On 2024/7/24 00:44, Takero Funaki wrote:
2024年7月23日(火) 6:51 Nhat Pham <nphamcs@xxxxxxxxx>:
On Fri, Jul 19, 2024 at 9:41 PM Takero Funaki <flintglass@xxxxxxxxx> wrote:
This patch fixes zswap global shrinker that did not shrink zpool as
expected.
The issue it addresses is that `shrink_worker()` did not distinguish
between unexpected errors and expected error codes that should be
skipped, such as when there is no stored page in a memcg. This led to
the shrinking process being aborted on the expected error codes.
The code itself seems reasonable to me, but may I ask you to document
(as a comment) all the expected v.s unexpected cases? i.e when do we
increment (or not increment) the failure counter?
In addition to changes in the commit log suggested by Yosry,
adding some comments specifying what memcg is (not) candidates for
writeback, and what should be a failure.
- /* global reclaim will select cgroup in a round-robin fashion.
+ /*
+ * Global reclaim will select cgroup in a round-robin fashion from all
+ * online memcgs, but memcgs that have no pages in zswap and
+ * writeback-disabled memcgs (memory.zswap.writeback=0) are not
+ * candidates for shrinking.
+ *
+ * Shrinking will be aborted if we encounter the following
+ * MAX_RECLAIM_RETRIES times:
+ * - No writeback-candidate memcgs found in a memcg tree walk.
+ * - Shrinking a writeback-candidate memcg failed.
*
* We save iteration cursor memcg into zswap_next_shrink,
* which can be modified by the offline memcg cleaner
and, the reasons to (not) increment the progress:
@@ -1387,10 +1407,20 @@ static void shrink_worker(struct work_struct *w)
/* drop the extra reference */
mem_cgroup_put(memcg);
- if (ret == -EINVAL)
- break;
+ /*
+ * There are no writeback-candidate pages in the memcg.
+ * This is not an issue as long as we can find another memcg
+ * with pages in zswap. Skip this without incrementing progress
+ * and failures.
+ */
+ if (ret == -ENOENT)
+ continue;
+
if (ret && ++failures == MAX_RECLAIM_RETRIES)
break;
+
+ /* completed writeback or incremented failures */
+ ++progress;
Maybe the name "progress" is a little confusing here? "progress" sounds
to me that we have some writeback completed.

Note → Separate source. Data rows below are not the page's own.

**src/rtl/fdct_row.sv**
```systemverilog
// fdct_row: 8-point 1-D forward DCT, one MAC per cycle, shift-add constant products.
//
// Ports:
//   clk        single clock, rising edge
//   reset      synchronous active-high reset
//   in_data    signed sample x[n] (DW bits)
//   in_valid   in_data valid
//   in_ready   block accepts a sample this cycle (high while loading)
//   out_data   signed coefficient y[k] (DW+4 bits), rounded (S_k + 1024) >>> 11
//   out_valid  out_data valid, held until out_ready
//   out_ready  consumer accepts out_data this cycle
//   out_last   high with out_valid for k = 7
//
// Flow: LOAD collects 8 samples, CALC accumulates one coefficient over 8 cycles,
// OUT presents it; OUT returns to CALC for the next k or to LOAD after k = 7.
module fdct_row #(
  parameter int DW = 12,
  parameter int AW = DW + 16
) (
  input  logic                 clk,
  input  logic                 reset,
  input  logic signed [DW-1:0] in_data,
  input  logic                 in_valid,
  output logic                 in_ready,
  output logic signed [DW+3:0] out_data,
  output logic                 out_valid,
  input  logic                 out_ready,
  output logic                 out_last
);

  localparam int unsigned OW    = DW + 4;
  localparam int unsigned NPTS  = 8;
  localparam int unsigned SHIFT = 11;

  typedef enum logic [1:0] {
    LOAD = 2'd0,
    CALC = 2'd1,
    OUT  = 2'd2
  } state_t;

  state_t                state_q, state_d;
  logic [2:0]            cnt_q, cnt_d;
  logic [2:0]            k_q, k_d;
  logic [2:0]            n_q, n_d;
  logic [4:0]            phase_q, phase_d;
  logic signed [AW-1:0]  acc_q, acc_d;
  logic signed [DW-1:0]  x_q [NPTS];
  logic signed [DW-1:0]  x_d [NPTS];
  logic signed [OW-1:0]  out_data_q, out_data_d;
  logic                  in_ready_q, in_ready_d;
  logic                  out_valid_q, out_valid_d;
  logic                  out_last_q, out_last_d;

  // Coefficient selection and product
  logic [4:0]            fold1;
  logic [3:0]            m_idx;
  logic                  neg;
  logic signed [AW-1:0]  xs;
  logic signed [AW-1:0]  mag;
  logic signed [AW-1:0]  prod;
  logic signed [AW-1:0]  rnd;

  localparam logic signed [AW-1:0] HALF = AW'(1024);

  // phase_q tracks ((2n+1)*k) mod 32 incrementally: starts at k, steps by 2k.
  // Fold into the first quadrant index 0..8; m = 0 (k = 0) maps to 2048.
  always_comb begin
    fold1 = (phase_q > 5'd16) ? (5'd0 - phase_q) : phase_q;
    neg   = 1'b0;
    m_idx = fold1[3:0];
    if (fold1 > 5'd8) begin
      m_idx = 4'(5'd16 - fold1);
      neg   = 1'b1;
    end
  end

  // Shift-add constant multiply of the current sample by W(m_idx)
  always_comb begin
    xs = AW'(x_q[n_q]);
    case (m_idx)
      4'd1:    mag = (xs <<< 11) + (xs <<< 9) + (xs <<< 8) + (xs <<< 4) + (xs <<< 3) + xs;
      4'd2:    mag = (xs <<< 11) + (xs <<< 9) + (xs <<< 6) + (xs <<< 5) + (xs <<< 4) + (xs <<< 2);
      4'd3:    mag = (xs <<< 11) + (xs <<< 8) + (xs <<< 6) + (xs <<< 5) + (xs <<< 3);
      4'd5:    mag = (xs <<< 10) + (xs <<< 9) + (xs <<< 6) + (xs <<< 3) + xs;
      4'd6:    mag = (xs <<< 10) + (xs <<< 6) + (xs <<< 4) + (xs <<< 2);
      4'd7:    mag = (xs <<< 9) + (xs <<< 5) + (xs <<< 4) + (xs <<< 2) + xs;
      default: mag = (xs <<< 11);
    endcase
    prod = neg ? -mag : mag;
  end

  // Next-state and registered-output logic
  always_comb begin
    state_d    = state_q;
    cnt_d      = cnt_q;
    k_d        = k_q;
    n_d        = n_q;
    phase_d    = phase_q;
    acc_d      = acc_q;
    x_d        = x_q;
    out_data_d = out_data_q;
    rnd        = '0;

    case (state_q)
      LOAD: begin
        if (in_valid && in_ready_q) begin
          x_d[cnt_q] = in_data;
          cnt_d      = cnt_q + 3'd1;
          if (cnt_q == 3'd7) begin
            state_d = CALC;
            k_d     = 3'd0;
            n_d     = 3'd0;
            phase_d = 5'd0;
          end
        end
      end
      CALC: begin
        acc_d   = ((n_q == 3'd0) ? '0 : acc_q) + prod;
        n_d     = n_q + 3'd1;
        phase_d = phase_q + {1'b0, k_q, 1'b0};
        if (n_q == 3'd7) begin
          rnd        = acc_d + HALF;
          out_data_d = OW'(rnd >>> SHIFT);
          state_d    = OUT;
        end
      end
      OUT: begin
        if (out_ready) begin
          if (k_q == 3'd7) begin
            state_d = LOAD;
            cnt_d   = 3'd0;
            k_d     = 3'd0;
          end else begin
            state_d = CALC;
            k_d     = k_q + 3'd1;
            n_d     = 3'd0;
            phase_d = {2'b00, k_q} + 5'd1;
          end
        end
      end
      default: begin
        state_d = LOAD;
        cnt_d   = 3'd0;
      end
    endcase

    in_ready_d  = (state_d == LOAD);
    out_valid_d = (state_d == OUT);
    out_last_d  = (state_d == OUT) && (k_d == 3'd7);
  end

  // Control and datapath registers
  always_ff @(posedge clk) begin
    if (reset) begin
      state_q     <= LOAD;
      cnt_q       <= 3'd0;
      k_q         <= 3'd0;
      n_q         <= 3'd0;
      phase_q     <= 5'd0;
      acc_q       <= '0;
      out_data_q  <= '0;
      in_ready_q  <= 1'b1;
      out_valid_q <= 1'b0;
      out_last_q  <= 1'b0;
    end else begin
      state_q     <= state_d;
      cnt_q       <= cnt_d;
      k_q         <= k_d;
      n_q         <= n_d;
      phase_q     <= phase_d;
      acc_q       <= acc_d;
      out_data_q  <= out_data_d;
      in_ready_q  <= in_ready_d;
      out_valid_q <= out_valid_d;
      out_last_q  <= out_last_d;
    end
  end

  // Sample buffer; only ever read after being written during LOAD
  always_ff @(posedge clk) begin
    x_q <= x_d;
  end

  assign in_ready  = in_ready_q;
  assign out_data  = out_data_q;
  assign out_valid = out_valid_q;
  assign out_last  = out_last_q;

endmodule

```
==> src/rtl/hub75_scan_driver.sv <==
// HUB75 row-pair scan controller: reads the framebuffer by (addr, column), shifts
// pixels out with a generated panel clock, then latches the row and unblanks.
module hub75_scan_driver #(
  parameter int unsigned COLUMNS   = 64,
  parameter int unsigned ROWS_HALF = 16,
  parameter int unsigned ON_CYCLES = 128
) (
  input  logic                         clk,
  input  logic                         rst,
  input  logic                         en,
  input  logic [2:0]                   rgb0_in,
  input  logic [2:0]                   rgb1_in,
  output logic [$clog2(COLUMNS)-1:0]   column,
  output logic [$clog2(ROWS_HALF)-1:0] addr,
  output logic [2:0]                   hub_rgb0,
  output logic [2:0]                   hub_rgb1,
  output logic                         hub_clk,
  output logic                         hub_lat,
  output logic                         hub_oe_n,
  output logic [$clog2(ROWS_HALF)-1:0] hub_addr,
  output logic                         frame_start
);
  localparam int CW = $clog2(COLUMNS);
  localparam int AW = $clog2(ROWS_HALF);
  localparam int SW = CW + 1;
  localparam logic [SW-1:0] S_LAST = SW'(2 * COLUMNS - 1);

  typedef enum logic [2:0] {IDLE, SHIFT, BLANK, LATCH, UNBLANK} state_t;

  state_t        state_q, state_d;
  logic [SW-1:0] s_q, s_d;
  logic [AW-1:0] addr_q, addr_d;
  logic [AW-1:0] hub_addr_q, hub_addr_d;
  logic          shown_q, shown_d;
  logic [2:0]    rgb0_q, rgb0_d, rgb1_q, rgb1_d;
  logic          clk_q, clk_d;

  always_ff @(posedge clk) begin
    if (rst) begin
      state_q    <= IDLE;
      s_q        <= '0;
      addr_q     <= '0;
      hub_addr_q <= '0;
      shown_q    <= 1'b0;
      rgb0_q     <= '0;
      rgb1_q     <= '0;
      clk_q      <= 1'b0;
    end else begin
      state_q    <= state_d;
      s_q        <= s_d;
      addr_q     <= addr_d;
      hub_addr_q <= hub_addr_d;
      shown_q    <= shown_d;
      rgb0_q     <= rgb0_d;
      rgb1_q     <= rgb1_d;
      clk_q      <= clk_d;
    end
  end

  always_comb begin
    state_d    = state_q;
    s_d        = s_q;
    addr_d     = addr_q;
    hub_addr_d = hub_addr_q;
    shown_d    = shown_q;
    rgb0_d     = rgb0_q;
    rgb1_d     = rgb1_q;
    clk_d      = 1'b0;
    case (state_q)
      IDLE: begin
        if (en) begin
          state_d = SHIFT;
          s_d     = '0;
        end
      end
      SHIFT: begin
        // Even half: present the pixel with clock low; odd half: raise the clock.
        if (!s_q[0]) begin
          rgb0_d = rgb0_in;
          rgb1_d = rgb1_in;
        end
        clk_d = s_q[0];
        s_d   = s_q + 1'b1;
        if (s_q == S_LAST) state_d = BLANK;
      end
      BLANK: state_d = LATCH;
      LATCH: begin
        hub_addr_d = addr_q;
        shown_d    = 1'b1;
        state_d    = UNBLANK;
      end
      UNBLANK: begin
        addr_d  = addr_q + 1'b1;
        s_d     = '0;
        state_d = en ? SHIFT : IDLE;
      end
      default: state_d = IDLE;
    endcase
  end

  // Nothing valid sits in the panel latches until the first LATCH, hence shown_q.
  assign hub_oe_n    = !((state_q == SHIFT) && shown_q && (32'(s_q) < ON_CYCLES));
  assign hub_lat     = (state_q == LATCH);
  assign frame_start = (state_q == SHIFT) && (s_q == '0) && (addr_q == '0);
  assign column      = s_q[SW-1:1];
  assign addr        = addr_q;
  assign hub_addr    = hub_addr_q;
  assign hub_rgb0    = rgb0_q;
  assign hub_rgb1    = rgb1_q;
  assign hub_clk     = clk_q;

endmodule

==> config.mk <==
export PLATFORM = sky130hd
export DESIGN_NAME = hub75_scan_driver
export DESIGN_NICKNAME = d
export VERILOG_FILES = /design/src/rtl/hub75_scan_driver.sv
export SDC_FILE = /design/constraint.sdc
export NUM_CORES = 1
export LEC_CHECK = 0
export ABC_AREA = 1
export BUFFER_PORTS_ARGS = -buffer_cell sky130_fd_sc_hd__clkbuf_2
export CAP_MARGIN = 20
export CORE_MARGIN = 2
export CORE_UTILIZATION = 54
export CTS_CLUSTER_DIAMETER = 50
export DETAILED_ROUTE_END_ITERATION = 7
export PLACE_DENSITY = 0.8
export SLEW_MARGIN = 20
export SYNTH_ARGS = -nofsm -noshare
export SYNTH_HDL_FRONTEND = slang
export SYNTH_SLANG_ARGS = --single-unit
==> constraint.sdc <==
create_clock -name clk -period 2.8 [get_ports clk]
set_input_delay 0 -clock clk [delete_from_list [all_inputs] [get_ports clk]]
set_output_delay 0 -clock clk [all_outputs]
set_load 0.02 [all_outputs]
* Word level (Yosys, flattened, before mapping) *
Index checks and enable logic that the tools add are counted.
W data, S select, Z words.

word-level totals
  output and inout bits = 24
  logic and storage cells = 37
  flip-flop bits (word level) = 26
  bits of input ports = 9

operators by class
  bitwise gates (word level) = 2
  add/subtract/negate cells = 2
  multiplexer cells = 6
  reductions and logical operators = 12
  eq/ne operators = 7

operators by type and width
  kind                   number
  $pmux W7 S3            1
  $pmux W3 S5            1
  $add A7 B1 Y7 const B  1
  $eq A7 B7 Y1 const B   1
  $logic_not A7 Y1       1
  $mux W7                1
  $eq A3 B2 Y1 const B   2
  $mux W3                2
  $reduce_and A2 Y1      3
  $add A4 B1 Y4 const B  1
  $logic_not A4 Y1       1
  $ne A2 B2 Y1 const B   2
  $eq A3 B1 Y1 const B   1
  $eq A3 B3 Y1 const B   1
  $logic_and A1 B1 Y1    3
  $logic_not A3 Y1       1
  $reduce_bool A3 Y1     1
  $not A1 Y1             2
  $reduce_or A2 Y1       1
  $logic_not A1 Y1       1
  $mux W1                1

* Longest topological paths before layout *
Gate-level depths: netlist of the first run.

  word-level depth = 3
  depth in mapped cells = 8
  depth with buffers taken out = 8

* Worst setup path after synthesis of the first run *
OpenSTA, ideal clock, no wires.

  path kind = register -> output
  start point = reg addr_q[0], in the netlist addr[0]
  end point = out frame_start
  stages on the path, launching flop included = 5
  path buffers = 0
  data required time = 2.800 ns
  setup slack = 1.596 ns
  data arrival time = 1.204 ns
  cell sequence = dfxtp_1 > inv_1 > ha_1 > nand3b_1 > nor3_1

between the ends
  cells in the longest elaborated chain, start to end = 2

ends and longest elaborated chain
  item                      line  text
  start: declaration        32    logic [AW-1:0] addr_q, addr_d;
  start signal: assignment  51    addr_q <= addr_d;
  $logic_not A4 Y1          104   assign frame_start = (state_q == SHIFT) && (s_q == '0) && (addr_q == '0);
  $logic_and A1 B1 Y1       104
  end: declaration          21    output logic frame_start

No other way between the ends.

* Final worst setup path of the first run *
  start point = reg s_q[0]
  end point = out frame_start

between the ends
  cells in the longest elaborated chain, start to end = 3

ends and longest elaborated chain
  item                              line  text
  start: declaration                31    logic [SW-1:0] s_q, s_d;
  start signal: assignment          41    s_q <= '0;
  start signal: assignment          50    s_q <= s_d;
  $logic_not A7 Y1                  104
  $logic_and A1 B1 Y1 (2 in a row)  104

No other way between the ends.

But actually it just means we have encountered some candidates, right?
Thanks.
resched:
My understanding is, we only increment the failure counter if we fail
to reclaim from a selected memcg that is non-empty and
writeback-enabled, or if we go a full tree walk without making any
progress. Is this correct?
Yes, that's the expected behavior.
Please let me know if there is more appropriate wording.
Thanks.